**AIM OF THE EXERCISE:** Whenever the word "unsigned" shows up in a line of the data, copy that line.

Saved entries
--- --- ---

`src/hw/rtl/kmi_pkg.sv`:
```
package kmi_pkg;

  localparam logic CMD_LOAD  = 1'b0;
  localparam logic CMD_POINT = 1'b1;

  localparam logic KIND_ASSIGN   = 1'b0;
  localparam logic KIND_CENTROID = 1'b1;

  localparam int unsigned KW        = 7;   // holds k up to 127 clusters
  localparam int unsigned DIST_LAT  = 3;   // distance unit register stages
  localparam logic [4:0]  K_RESET   = 5'd4;

  typedef enum logic [2:0] {
    ST_IDLE,
    ST_SCAN,
    ST_EMIT,
    ST_MEAN_HEAD,
    ST_MEAN_DIV
  } kmi_state_e;

  typedef struct packed {
    logic              command;
    logic [3:0]        centroid_index;
    logic signed [15:0] coord_x;
    logic signed [15:0] coord_y;
    logic              last_point;
  } kmi_in_t;

  typedef struct packed {
    logic              result_kind;
    logic [3:0]        cluster_index;
    logic signed [23:0] mean_x;
    logic signed [23:0] mean_y;
    logic              last_result;
  } kmi_out_t;

endpackage

```
`src/hw/rtl/kmi_cell.sv`:
```
module kmi_cell
  import kmi_pkg::*;
#(
  parameter int unsigned SW = 34,
  parameter int unsigned CW = 17
) (
  input  logic                 clk_i,
  input  logic                 rst_ni,
  input  logic                 shift_i,
  input  logic                 load_i,
  input  logic signed [23:0]   load_x_i,
  input  logic signed [23:0]   load_y_i,
  input  logic signed [23:0]   cx_i,
  input  logic signed [23:0]   cy_i,
  input  logic signed [SW-1:0] sx_i,
  input  logic signed [SW-1:0] sy_i,
  input  logic [CW-1:0]        cnt_i,
  output logic signed [23:0]   cx_o,
  output logic signed [23:0]   cy_o,
  output logic signed [SW-1:0] sx_o,
  output logic signed [SW-1:0] sy_o,
  output logic [CW-1:0]        cnt_o
);

  logic signed [23:0]   cx_q, cy_q;
  logic signed [SW-1:0] sx_q, sy_q;
  logic [CW-1:0]        cnt_q;

  always_ff @(posedge clk_i or negedge rst_ni) begin
    if (!rst_ni) begin
      cx_q  <= '0;
      cy_q  <= '0;
      sx_q  <= '0;
      sy_q  <= '0;
      cnt_q <= '0;
    end else if (shift_i) begin
      cx_q  <= cx_i;
      cy_q  <= cy_i;
      sx_q  <= sx_i;
      sy_q  <= sy_i;
      cnt_q <= cnt_i;
    end else if (load_i) begin
      cx_q <= load_x_i;
      cy_q <= load_y_i;
    end
  end

  assign cx_o  = cx_q;
  assign cy_o  = cy_q;
  assign sx_o  = sx_q;
  assign sy_o  = sy_q;
  assign cnt_o = cnt_q;

endmodule

```
`src/rtl/dnle_pkg.sv`:
```
package dnle_pkg;

  // Default limits
  localparam int MAX_LABEL_DEF = 63;
  localparam int MAX_NAME_DEF  = 255;

  // Widths fixed by the item fields
  localparam int CHAR_W = 8;
  localparam int CNT_W  = 6;
  localparam int ENC_W  = 8;
  localparam int TOT_W  = 9;
  localparam int POS_W  = 7;
  localparam int BC_W   = 2;
  localparam int STS_W  = 2;

  // Character codes
  localparam logic [CHAR_W-1:0] CH_DOT = 8'd46;
  localparam logic [CHAR_W-1:0] CH_END = 8'd0;

  // Result status codes
  localparam logic [STS_W-1:0] ST_OK    = 2'd0;
  localparam logic [STS_W-1:0] ST_LABEL = 2'd1;
  localparam logic [STS_W-1:0] ST_NAME  = 2'd2;

  // Byte count codes
  localparam logic [BC_W-1:0] BC_NONE = 2'd0;
  localparam logic [BC_W-1:0] BC_ONE  = 2'd1;
  localparam logic [BC_W-1:0] BC_TWO  = 2'd2;

  typedef enum logic [1:0] {
    S_IDLE,
    S_READ,
    S_EMIT,
    S_ERR
  } state_t;

  typedef struct packed {
    logic accept;
    logic rd_en;
    logic load_data;
    logic load_err;
  } dp_cmd_t;

  typedef struct packed {
    logic start_flush;
    logic start_err;
    logic more;
    logic out_free;
  } dp_status_t;

endpackage

```
`src/rtl/dnle_ctrl.sv`:
```
module dnle_ctrl (
  input  logic                 clk,
  input  logic                 rst,
  input  logic                 in_valid,
  output logic                 in_stall,
  output dnle_pkg::dp_cmd_t    cmd,
  input  dnle_pkg::dp_status_t dp_st
);

  dnle_pkg::state_t state;
  dnle_pkg::state_t state_next;

  // State register
  always_ff @(posedge clk) begin
    if (rst) begin
      state <= dnle_pkg::S_IDLE;
    end else begin
      state <= state_next;
    end
  end

  // Sequence intake, label readout and error beats
  always_comb begin
    state_next = state;
    cmd        = '0;
    in_stall   = 1'b1;
    case (state)
      dnle_pkg::S_IDLE: begin
        in_stall   = 1'b0;
        cmd.accept = in_valid;
        if (in_valid) begin
          if (dp_st.start_flush) begin
            state_next = dnle_pkg::S_READ;
          end else if (dp_st.start_err) begin
            state_next = dnle_pkg::S_ERR;
          end
        end
      end
      dnle_pkg::S_READ: begin
        cmd.rd_en  = 1'b1;
        state_next = dnle_pkg::S_EMIT;
      end
      dnle_pkg::S_EMIT: begin
        if (dp_st.out_free) begin
          cmd.load_data = 1'b1;
          if (dp_st.more) begin
            cmd.rd_en = 1'b1;
          end else begin
            state_next = dnle_pkg::S_IDLE;
          end
        end
      end
      dnle_pkg::S_ERR: begin
        if (dp_st.out_free) begin
          cmd.load_err = 1'b1;
          state_next   = dnle_pkg::S_IDLE;
        end
      end
      default: begin
        state_next = dnle_pkg::S_IDLE;
      end
    endcase
  end

endmodule

```
`src/rtl/dnle_datapath.sv`:
```
module dnle_datapath #(
  parameter int MAX_LABEL = dnle_pkg::MAX_LABEL_DEF,
  parameter int MAX_NAME  = dnle_pkg::MAX_NAME_DEF
) (
  input  logic                          clk,
  input  logic                          rst,
  input  logic [dnle_pkg::CHAR_W-1:0]   char_in,
  input  dnle_pkg::dp_cmd_t             cmd,
  output dnle_pkg::dp_status_t          dp_st,
  output logic                          out_valid,
  input  logic                          out_stall,
  output logic [dnle_pkg::CHAR_W-1:0]   first_byte,
  output logic [dnle_pkg::CHAR_W-1:0]   second_byte,
  output logic [dnle_pkg::BC_W-1:0]     byte_count,
  output logic [dnle_pkg::STS_W-1:0]    status,
  output logic                          last
);

  localparam int ADDR_W = (MAX_LABEL > 1) ? $clog2(MAX_LABEL) : 1;
  localparam int CW     = dnle_pkg::CNT_W;
  localparam int PW     = dnle_pkg::POS_W;
  localparam int TW     = dnle_pkg::TOT_W;

  logic [dnle_pkg::CHAR_W-1:0] mem [MAX_LABEL];

  logic [CW-1:0]                label_count;
  logic [dnle_pkg::ENC_W-1:0]   encoded_count;
  logic                         dropping;
  logic [CW-1:0]                fl_n;
  logic [PW-1:0]                fl_len;
  logic [PW-1:0]                pos;
  logic [PW-1:0]                pos_r;
  logic [dnle_pkg::CHAR_W-1:0]  rd_a;
  logic [dnle_pkg::CHAR_W-1:0]  rd_b;
  logic [dnle_pkg::STS_W-1:0]   err_code;

  logic                         is_end;
  logic                         is_dot;
  logic [TW-1:0]                total;
  logic                         name_over;
  logic                         label_full;
  logic                         has_label;
  logic                         do_write;
  logic [ADDR_W-1:0]            addr_a;
  logic [ADDR_W-1:0]            addr_b;
  logic [PW-1:0]                fl_nx;
  logic [PW-1:0]                pos_r1;
  logic [PW-1:0]                pos_r2;
  logic                         two;
  logic [dnle_pkg::CHAR_W-1:0]  byte_a;
  logic [dnle_pkg::CHAR_W-1:0]  byte_b;

  // Classify the incoming character against the current label and name
  always_comb begin
    is_end     = (char_in == dnle_pkg::CH_END);
    is_dot     = (char_in == dnle_pkg::CH_DOT);
    total      = TW'(encoded_count) + TW'(label_count) + TW'(1);
    name_over  = (total > TW'(MAX_NAME));
    label_full = (label_count >= CW'(MAX_LABEL));
    has_label  = (label_count != '0);
    do_write   = cmd.accept && !is_end && !is_dot && !dropping && !label_full;
    if (is_end) begin
      dp_st.start_flush = !dropping && !(has_label && name_over);
      dp_st.start_err   = !dropping && has_label && name_over;
    end else begin
      dp_st.start_flush = !dropping && is_dot && !name_over;
      dp_st.start_err   = !dropping && (is_dot ? name_over : label_full);
    end
    dp_st.more     = (pos < fl_len);
    dp_st.out_free = !out_valid || !out_stall;
  end

  // Track label length, encoded length and the drop flag
  always_ff @(posedge clk) begin
    if (rst) begin
      label_count   <= '0;
      encoded_count <= '0;
      dropping      <= 1'b0;
    end else if (cmd.accept) begin
      if (is_end) begin
        label_count   <= '0;
        encoded_count <= '0;
        dropping      <= 1'b0;
      end else if (!dropping) begin
        if (is_dot) begin
          if (name_over) begin
            dropping <= 1'b1;
          end else begin
            label_count   <= '0;
            encoded_count <= total[dnle_pkg::ENC_W-1:0];
          end
        end else if (label_full) begin
          dropping <= 1'b1;
        end else begin
          label_count <= label_count + CW'(1);
        end
      end
    end
  end

  // Capture the flush length on intake; advance the byte position per read
  always_ff @(posedge clk) begin
    if (rst) begin
      pos <= '0;
    end else if (cmd.accept) begin
      pos <= '0;
    end else if (cmd.rd_en) begin
      pos <= pos + PW'(2);
    end
  end

  always_ff @(posedge clk) begin
    if (cmd.accept) begin
      fl_n     <= label_count;
      err_code <= (is_end || is_dot) ? dnle_pkg::ST_NAME : dnle_pkg::ST_LABEL;
      if (is_end) begin
        fl_len <= has_label ? (PW'(label_count) + PW'(2)) : PW'(1);
      end else begin
        fl_len <= PW'(label_count) + PW'(1);
      end
    end
  end

  // Label buffer: one write port, two registered read ports
  assign addr_a = ADDR_W'(pos - PW'(1));
  assign addr_b = pos[ADDR_W-1:0];

  always_ff @(posedge clk) begin
    if (do_write) begin
      mem[label_count[ADDR_W-1:0]] <= char_in;
    end
    if (cmd.rd_en) begin
      rd_a  <= mem[addr_a];
      rd_b  <= mem[addr_b];
      pos_r <= pos;
    end
  end

  // Pick length byte, label byte or terminator for each half of the beat
  always_comb begin
    fl_nx  = PW'(fl_n);
    pos_r1 = pos_r + PW'(1);
    pos_r2 = pos_r + PW'(2);
    two    = (pos_r1 < fl_len);
    if (pos_r == '0) begin
      byte_a = dnle_pkg::CHAR_W'(fl_n);
    end else if (pos_r <= fl_nx) begin
      byte_a = rd_a;
    end else begin
      byte_a = '0;
    end
    byte_b = (two && (pos_r1 <= fl_nx)) ? rd_b : '0;
  end

  // Output register
  always_ff @(posedge clk) begin
    if (rst) begin
      out_valid <= 1'b0;
    end else if (cmd.load_data || cmd.load_err) begin
      out_valid <= 1'b1;
    end else if (!out_stall) begin
      out_valid <= 1'b0;
    end
  end

  always_ff @(posedge clk) begin
    if (cmd.load_data) begin
      first_byte  <= byte_a;
      second_byte <= byte_b;
      byte_count  <= two ? dnle_pkg::BC_TWO : dnle_pkg::BC_ONE;
      status      <= dnle_pkg::ST_OK;
      last        <= (pos_r2 >= fl_len);
    end else if (cmd.load_err) begin
      first_byte  <= '0;
      second_byte <= '0;
      byte_count  <= dnle_pkg::BC_NONE;
      status      <= err_code;
      last        <= 1'b1;
    end
  end

endmodule

```
`src/rtl/dns_name_label_encoder.sv`:
```
// Channel  | Handshake            | Beat contents
// ---------+----------------------+-------------------------------------------------
// input    | in_valid / in_stall  | char_in
// output   | out_valid / out_stall| first_byte, second_byte, byte_count, status, last
//
// A label character, or any character while dropping, is only stored or skipped; an error also emits an error beat.
// A '.' with a label of n characters runs intake, a buffer read, then one beat per cycle
// from the two-port label buffer while out_stall is low, ceil((n + 1) / 2) beats in all.
// The end byte does the same with ceil((n + 2) / 2) beats with a label, one beat without.
// Reset clears the counters and the drop flag; the label buffer keeps its contents.
// out_stall holds the output register and the readout; in_stall is high meanwhile.
module dns_name_label_encoder #(
  parameter int MAX_LABEL = dnle_pkg::MAX_LABEL_DEF,
  parameter int MAX_NAME  = dnle_pkg::MAX_NAME_DEF
) (
  input  logic                        clk,
  input  logic                        rst,
  input  logic                        in_valid,
  output logic                        in_stall,
  input  logic [dnle_pkg::CHAR_W-1:0] char_in,
  output logic                        out_valid,
  input  logic                        out_stall,
  output logic [dnle_pkg::CHAR_W-1:0] first_byte,
  output logic [dnle_pkg::CHAR_W-1:0] second_byte,
  output logic [dnle_pkg::BC_W-1:0]   byte_count,
  output logic [dnle_pkg::STS_W-1:0]  status,
  output logic                        last
);

  dnle_pkg::dp_cmd_t    cmd;
  dnle_pkg::dp_status_t dp_st;

  dnle_ctrl u_ctrl (
    .clk      (clk),
    .rst      (rst),
    .in_valid (in_valid),
    .in_stall (in_stall),
    .cmd      (cmd),
    .dp_st    (dp_st)
  );

  dnle_datapath #(
    .MAX_LABEL (MAX_LABEL),
    .MAX_NAME  (MAX_NAME)
  ) u_dp (
    .clk         (clk),
    .rst         (rst),
    .char_in     (char_in),
    .cmd         (cmd),
    .dp_st       (dp_st),
    .out_valid   (out_valid),
    .out_stall   (out_stall),
    .first_byte  (first_byte),
    .second_byte (second_byte),
    .byte_count  (byte_count),
    .status      (status),
    .last        (last)
  );

endmodule

```
`src/hw/rtl/sbbf_pkg.sv`:
```
// Shared constants, register indexes and helpers for the band box finder.
package sbbf_pkg;

    // Default size limits of the frame store
    localparam int DEF_MAX_WIDTH  = 1024;
    localparam int DEF_MAX_HEIGHT = 1024;

    // Depth of the command queue between front and back
    localparam int QUEUE_DEPTH = 4;

    // Configuration port geometry
    localparam int CFG_IDX_W  = 3;
    localparam int CFG_DATA_W = 11;

    // Register indexes
    localparam logic [CFG_IDX_W-1:0] REG_FRAME_WIDTH      = 3'd0;
    localparam logic [CFG_IDX_W-1:0] REG_FRAME_HEIGHT     = 3'd1;
    localparam logic [CFG_IDX_W-1:0] REG_ROW_OFFSET       = 3'd2;
    localparam logic [CFG_IDX_W-1:0] REG_RUN_THRESHOLD    = 3'd3;
    localparam logic [CFG_IDX_W-1:0] REG_COLUMN_THRESHOLD = 3'd4;

    // Register reset values
    localparam logic [10:0] RST_FRAME_WIDTH      = 11'd1024;
    localparam logic [10:0] RST_FRAME_HEIGHT     = 11'd1024;
    localparam logic [8:0]  RST_ROW_OFFSET       = 9'd20;
    localparam logic [7:0]  RST_RUN_THRESHOLD    = 8'd190;
    localparam logic [7:0]  RST_COLUMN_THRESHOLD = 8'd210;

    // Packed result width (62 bits of fields, padded to bytes)
    localparam int OUT_DATA_W = 64;

    // Width of one queued command for column and row index widths cw, rw
    function automatic int cmd_width(input int cw, input int rw);
        return 4 * cw + 2 * rw + 4;
    endfunction

    // Size register to effective size: zero reads as one, clamp at the maximum
    function automatic logic [31:0] eff_size(input logic [10:0] v, input int maxv);
        logic [31:0] r;
        if (v == 11'd0) begin
            r = 32'd1;
        end else if (32'(v) > 32'(maxv)) begin
            r = 32'(maxv);
        end else begin
            r = 32'(v);
        end
        return r;
    endfunction

endpackage

```
`src/hw/rtl/sbbf_cmd_fifo.sv`:
```
// Short command queue between the front end and the back end.
module sbbf_cmd_fifo #(
    parameter int WIDTH = 8,
    parameter int DEPTH = sbbf_pkg::QUEUE_DEPTH,
    localparam int PW   = $clog2(DEPTH)
) (
    input  logic             clk,
    input  logic             rst_n,
    input  logic             in_valid,
    output logic             in_ready,
    input  logic [WIDTH-1:0] in_data,
    output logic             out_valid,
    input  logic             out_ready,
    output logic [WIDTH-1:0] out_data
);

    logic [WIDTH-1:0] slot_reg [DEPTH];
    logic [PW-1:0]    wr_ptr_reg, rd_ptr_reg;
    logic [PW:0]      count_reg;
    logic             push, pop;

    assign in_ready  = (count_reg != (PW+1)'(DEPTH));
    assign out_valid = (count_reg != '0);
    assign out_data  = slot_reg[rd_ptr_reg];
    assign push      = in_valid && in_ready;
    assign pop       = out_valid && out_ready;

    // Slot storage
    always_ff @(posedge clk)
    begin
        if (push)
        begin
            slot_reg[wr_ptr_reg] <= in_data;
        end
    end

    // Pointers and fill level
    always_ff @(posedge clk or negedge rst_n)
    begin
        if (!rst_n)
        begin
            wr_ptr_reg <= '0;
            rd_ptr_reg <= '0;
            count_reg  <= '0;
        end
        else
        begin
            if (push)
            begin
                wr_ptr_reg <= (wr_ptr_reg == PW'(DEPTH-1)) ? '0 : wr_ptr_reg + 1'b1;
            end
            if (pop)
            begin
                rd_ptr_reg <= (rd_ptr_reg == PW'(DEPTH-1)) ? '0 : rd_ptr_reg + 1'b1;
            end
            if (push && !pop)
            begin
                count_reg <= count_reg + 1'b1;
            end
            else if (pop && !push)
            begin
                count_reg <= count_reg - 1'b1;
            end
        end
    end

endmodule

```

--- --- ---

**ANSWER BOX:**
  localparam int unsigned KW        = 7;   // holds k up to 127 clusters
  localparam int unsigned DIST_LAT  = 3;   // distance unit register stages
  parameter int unsigned SW = 34,
  parameter int unsigned CW = 17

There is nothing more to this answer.